The first thing to note is that the output is a numpy one. This was a little surprising, since it is supposed to be a library that can map back and forth from Pandas.

The second thing to notice is that the new DataFrameMapper looks very similar to sklearn’s pipeline.Pipeline class. In fact, I would go so far as saying that this is duplicating the functionality of the Pipeline class.

Also, and this is a gripe with the Pipeline class too, but I don’t like the use of a named tuple. It would have been much cleaner to treat this like what it really is; a functional pipeline. Passing in a lambda to map data via an sklearn class/function would make it much cleaner and far more reusable.

Scikit-learn’s Pipeline is All You Need

These ideas aren’t just mine. John Ramey presents a simple Adapter class that slects the right datatype for the operation (Ramey, 2018). Tom de Ruijter developed the same idea too (Ruijter, 2017).

Essentially what they do is create a class that filters for specific features (see how we’re still using functional language here). In the example below we filter for a data type, but we could have easily filtered upon different parameters, like the name of the feature.

from sklearn.base import BaseEstimator, TransformerMixin
class TypeSelector(BaseEstimator, TransformerMixin):
    def __init__(self, dtype):
        self.dtype = dtype
    def fit(self, X, y=None):
        return self
    def transform(self, X):
        assert isinstance(X, pd.DataFrame)
        return X.select_dtypes(include=[self.dtype])

We can use this filter in front of the mappers to ensure we have the right type. For a feature that is catagorical, for example, we can now create a standard sklearn pipeline like this:

pipeline.make_pipeline(
    TypeSelector("category"),
    preprocessing.OneHotEncoder()
)

All we need to do now is repeat this pattern for each data type or feature and then merge them back together again. Here it is in action:

pipe = pipeline.make_union(
    pipeline.make_pipeline(
        TypeSelector("category"),
        preprocessing.OneHotEncoder()
    ),
    pipeline.make_pipeline(
        TypeSelector(np.number),
        preprocessing.StandardScaler()
    )
)
pipe.fit_transform(data.copy()).toarray()
array([[ 1.        ,  0.        ,  0.        ,  0.20851441,  2.27500192],
       [ 0.        ,  1.        ,  0.        ,  1.87662973, -0.87775665],
       [ 0.        ,  1.        ,  0.        , -0.62554324,  0.07762474],
       [ 0.        ,  0.        ,  1.        , -0.62554324, -0.73444944],
       [ 1.        ,  0.        ,  0.        , -1.4596009 , -0.49560409],
       [ 0.        ,  1.        ,  0.        , -0.62554324,  0.79416078],
       [ 1.        ,  0.        ,  0.        ,  1.04257207, -0.30452782],
       [ 0.        ,  0.        ,  1.        ,  0.20851441, -0.73444944]])

There we have it.
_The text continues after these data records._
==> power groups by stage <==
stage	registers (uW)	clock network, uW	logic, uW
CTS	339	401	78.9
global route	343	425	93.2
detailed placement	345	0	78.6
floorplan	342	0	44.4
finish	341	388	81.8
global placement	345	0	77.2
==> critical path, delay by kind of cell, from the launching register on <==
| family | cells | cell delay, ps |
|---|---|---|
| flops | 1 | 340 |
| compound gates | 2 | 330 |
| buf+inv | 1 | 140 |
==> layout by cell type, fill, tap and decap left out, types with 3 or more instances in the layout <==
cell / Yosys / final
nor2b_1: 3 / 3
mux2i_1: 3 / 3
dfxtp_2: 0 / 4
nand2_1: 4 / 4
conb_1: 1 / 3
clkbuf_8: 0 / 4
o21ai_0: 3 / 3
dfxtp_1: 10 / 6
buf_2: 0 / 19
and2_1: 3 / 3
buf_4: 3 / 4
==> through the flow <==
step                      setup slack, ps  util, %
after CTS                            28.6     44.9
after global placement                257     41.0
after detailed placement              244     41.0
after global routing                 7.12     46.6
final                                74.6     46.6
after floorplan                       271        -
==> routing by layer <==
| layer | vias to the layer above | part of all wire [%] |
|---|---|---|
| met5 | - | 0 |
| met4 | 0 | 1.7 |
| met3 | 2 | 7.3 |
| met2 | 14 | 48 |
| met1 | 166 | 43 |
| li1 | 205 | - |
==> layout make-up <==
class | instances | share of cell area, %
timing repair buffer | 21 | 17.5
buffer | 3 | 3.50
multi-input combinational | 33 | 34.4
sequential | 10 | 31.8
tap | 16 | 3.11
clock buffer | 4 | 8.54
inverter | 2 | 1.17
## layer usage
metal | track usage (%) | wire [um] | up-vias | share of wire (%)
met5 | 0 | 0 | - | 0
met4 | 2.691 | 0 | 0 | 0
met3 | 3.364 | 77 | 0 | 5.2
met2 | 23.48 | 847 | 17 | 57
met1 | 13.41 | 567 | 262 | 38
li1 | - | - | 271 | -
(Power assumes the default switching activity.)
**src/rtl/page_stage_pkg.sv**
```systemverilog
package page_stage_pkg;

   typedef enum logic [1:0] {
      PS_IDLE = 2'd0,
      PS_FILL = 2'd1,
      PS_HOLD = 2'd2
   } ps_state_e;

   function automatic int ps_cnt_width(input int n);
      return (n <= 2) ? 1 : $clog2(n);
   endfunction

endpackage

```
**src/rtl/ps_offset_track.sv**
```systemverilog
module ps_offset_track #(
   parameter int ADDR_W = 11,
   parameter int OFF_W  = 4,
   localparam int PAGE_W = ADDR_W - OFF_W
) (
   input  logic              clk,
   input  logic              rst_n,
   input  logic              load_i,
   input  logic [ADDR_W-1:0] addr_i,
   input  logic              step_i,
   output logic [PAGE_W-1:0] page_o,
   output logic [OFF_W-1:0]  off_o
);

   if (OFF_W < 1 || ADDR_W <= OFF_W) begin : g_bad_geom
      $error("ps_offset_track: need 1 <= OFF_W < ADDR_W");
   end

   always_ff @(posedge clk or negedge rst_n) begin
      if (!rst_n) begin
         page_o <= '0;
         off_o  <= '0;
      end else if (load_i) begin
         page_o <= addr_i[ADDR_W-1:OFF_W];
         off_o  <= addr_i[OFF_W-1:0];
      end else if (step_i) begin
         off_o  <= off_o + 1'b1;
      end
   end

   // only a load may move the page select; stepping wraps the offset
   assert_page_fixed_R3: assert property (@(posedge clk) disable iff (!rst_n)
      !load_i |=> $stable(page_o));

endmodule

```
**src/rtl/ps_lane_buffer.sv**
```systemverilog
module ps_lane_buffer #(
   parameter int DATA_W = 8,
   parameter int OFF_W  = 4,
   localparam int LANES = 1 << OFF_W
) (
   input  logic                    clk,
   input  logic                    rst_n,
   input  logic                    clr_i,
   input  logic                    wr_i,
   input  logic [OFF_W-1:0]        wr_off_i,
   input  logic [DATA_W-1:0]       wr_data_i,
   output logic [LANES*DATA_W-1:0] data_o,
   output logic [LANES-1:0]        mask_o
);

   if (DATA_W < 1) begin : g_bad_width
      $error("ps_lane_buffer: DATA_W must be positive");
   end

   for (genvar g = 0; g < LANES; g++) begin : g_lane
      logic hit;
      assign hit = wr_i && (wr_off_i == OFF_W'(g));

      always_ff @(posedge clk or negedge rst_n) begin
         if (!rst_n) begin
            data_o[g*DATA_W +: DATA_W] <= '0;
         end else if (hit) begin
            data_o[g*DATA_W +: DATA_W] <= wr_data_i;
         end
      end

      always_ff @(posedge clk or negedge rst_n) begin
         if (!rst_n) begin
            mask_o[g] <= 1'b0;
         end else if (clr_i) begin
            mask_o[g] <= 1'b0;
         end else if (hit) begin
            mask_o[g] <= 1'b1;
         end
      end

      // an enable only appears at an offset that took a byte
      assert_mask_on_write_R6: assert property (@(posedge clk) disable iff (!rst_n)
         $rose(mask_o[g]) |-> $past(wr_i) && ($past(wr_off_i) == OFF_W'(g)));
   end

   // the control never clears and stores in the same cycle
   assert_clr_wr_excl_R10: assert property (@(posedge clk) disable iff (!rst_n)
      !(clr_i && wr_i));

endmodule

```
**src/rtl/ps_write_timer.sv**
```systemverilog
module ps_write_timer #(
   parameter int CYCLES = 1000
) (
   input  logic clk,
   input  logic rst_n,
   input  logic fire_i,
   output logic busy_o,
   output logic last_o
);

   import page_stage_pkg::*;

   localparam int CW = ps_cnt_width(CYCLES);

   if (CYCLES < 1) begin : g_bad_cycles
      $error("ps_write_timer: CYCLES must be at least 1");
   end

   if (CYCLES == 1) begin : g_single
      always_ff @(posedge clk or negedge rst_n) begin
         if (!rst_n) busy_o <= 1'b0;
         else        busy_o <= fire_i;
      end
      assign last_o = busy_o;
   end else begin : g_count
      logic [CW-1:0] cnt_q;

      always_ff @(posedge clk or negedge rst_n) begin
         if (!rst_n) begin
            busy_o <= 1'b0;
            cnt_q  <= '0;
         end else if (fire_i) begin
            busy_o <= 1'b1;
            cnt_q  <= CW'(CYCLES - 1);
         end else if (busy_o) begin
            if (cnt_q == '0) busy_o <= 1'b0;
            else             cnt_q  <= cnt_q - 1'b1;
         end
      end

      assign last_o = busy_o && (cnt_q == '0);

      assert_count_bound_R7: assert property (@(posedge clk) disable iff (!rst_n)
         busy_o |-> (cnt_q <= CW'(CYCLES - 1)));
   end

   // a new commit is only launched from an idle timer
   assert_fire_idle_R8: assert property (@(posedge clk) disable iff (!rst_n)
      fire_i |-> !busy_o);

endmodule

```
**src/rtl/page_stage_commit.sv**
```systemverilog
module page_stage_commit #(
   parameter int ADDR_W       = 11,
   parameter int DATA_W       = 8,
   parameter int OFF_W        = 4,
   parameter int WRITE_CYCLES = 1000,
   localparam int LANES  = 1 << OFF_W,
   localparam int PAGE_W = ADDR_W - OFF_W
) (
   input  logic                    clk,
   input  logic                    rst_n,
   input  logic                    start_i,
   input  logic [ADDR_W-1:0]       start_addr_i,
   input  logic                    byte_valid_i,
   input  logic [DATA_W-1:0]       byte_data_i,
   input  logic                    end_i,
   input  logic                    abort_i,
   output logic                    busy_o,
   output logic                    mem_we_o,
   output logic [PAGE_W-1:0]       mem_page_o,
   output logic [LANES-1:0]        mem_be_o,
   output logic [LANES*DATA_W-1:0] mem_wdata_o
);

   import page_stage_pkg::*;

   if (WRITE_CYCLES < 1 || OFF_W < 1 || ADDR_W <= OFF_W) begin : g_bad_params
      $error("page_stage_commit: illegal parameter set");
   end

   ps_state_e        state_q;
   logic [OFF_W-1:0] off;
   logic             fill, do_abort, do_start, do_end, do_commit, do_byte;
   logic             buf_clr, timer_last;

   assign fill      = (state_q == PS_FILL);
   assign do_abort  = fill && abort_i;
   assign do_start  = start_i && (state_q != PS_HOLD) && !do_abort;
   assign do_end    = fill && !abort_i && !start_i && end_i;
   assign do_commit = do_end && (|mem_be_o);
   assign do_byte   = fill && !abort_i && !start_i && !end_i && byte_valid_i;
   assign buf_clr   = do_abort || do_start || (state_q == PS_HOLD && timer_last);

   ps_offset_track #(.ADDR_W(ADDR_W), .OFF_W(OFF_W)) u_offset (
      .clk    (clk),
      .rst_n  (rst_n),
      .load_i (do_start),
      .addr_i (start_addr_i),
      .step_i (do_byte),
      .page_o (mem_page_o),
      .off_o  (off)
   );

   ps_lane_buffer #(.DATA_W(DATA_W), .OFF_W(OFF_W)) u_lanes (
      .clk       (clk),
      .rst_n     (rst_n),
      .clr_i     (buf_clr),
      .wr_i      (do_byte),
      .wr_off_i  (off),
      .wr_data_i (byte_data_i),
      .data_o    (mem_wdata_o),
      .mask_o    (mem_be_o)
   );

   ps_write_timer #(.CYCLES(WRITE_CYCLES)) u_timer (
      .clk    (clk),
      .rst_n  (rst_n),
      .fire_i (do_commit),
      .busy_o (busy_o),
      .last_o (timer_last)
   );

   always_ff @(posedge clk or negedge rst_n) begin
      if (!rst_n) begin
         state_q  <= PS_IDLE;
         mem_we_o <= 1'b0;
      end else begin
         mem_we_o <= do_commit;
         unique case (state_q)
            PS_IDLE: if (do_start) state_q <= PS_FILL;
            PS_FILL: begin
               if (do_abort)       state_q <= PS_IDLE;
               else if (do_commit) state_q <= PS_HOLD;
               else if (do_end)    state_q <= PS_IDLE;
            end
            PS_HOLD: if (timer_last) state_q <= PS_IDLE;
            default: state_q <= PS_IDLE;
         endcase
      end
   end

   assert_no_write_filling_R4: assert property (@(posedge clk) disable iff (!rst_n)
      fill |-> !mem_we_o);

   assert_we_single_R5: assert property (@(posedge clk) disable iff (!rst_n)
      mem_we_o |=> !mem_we_o);

   assert_we_nonempty_R9: assert property (@(posedge clk) disable iff (!rst_n)
      mem_we_o |-> (mem_be_o != '0));

   assert_busy_rise_R7: assert property (@(posedge clk) disable iff (!rst_n)
      $rose(busy_o) |-> mem_we_o);

   assert_hold_stable_R8: assert property (@(posedge clk) disable iff (!rst_n)
      (busy_o && !mem_we_o) |-> ($stable(mem_page_o) && $stable(mem_be_o)
                                 && $stable(mem_wdata_o)));

endmodule

```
Almost the same functionality as the library, with fewer lines of code using standard methods. The only thing that we haven’t done that the library does is maintain the feature metadata at the end of the pipeline. The result of the code above is a numpy array.

Conclusion: Extra Complexity You Don’t Need

The scikit pandas library also has some helper wrapper methods that override the sklearn implementation, like a wrapper for cross validation and a vectorised function mapper . Again, I think these are superfluous. You can do this very easily with standard numpy methods or a bit of functional python.

Considering how simple it should be, I’m also worried about the cyclomatic complexity of the library. The _transform method has a complexity of 18 (21 is considered high - Subandri and Sarno, 2017).

I wouldn’t recommend the use of this library as it currently stands. I think it would be wise to utilise sklearns Pipeline or a functional library with some wrapper methods/classes.

But this leads me the question, considering that these two libraries are some of the most popular Data Science libraries in the world, why is there such poor integration?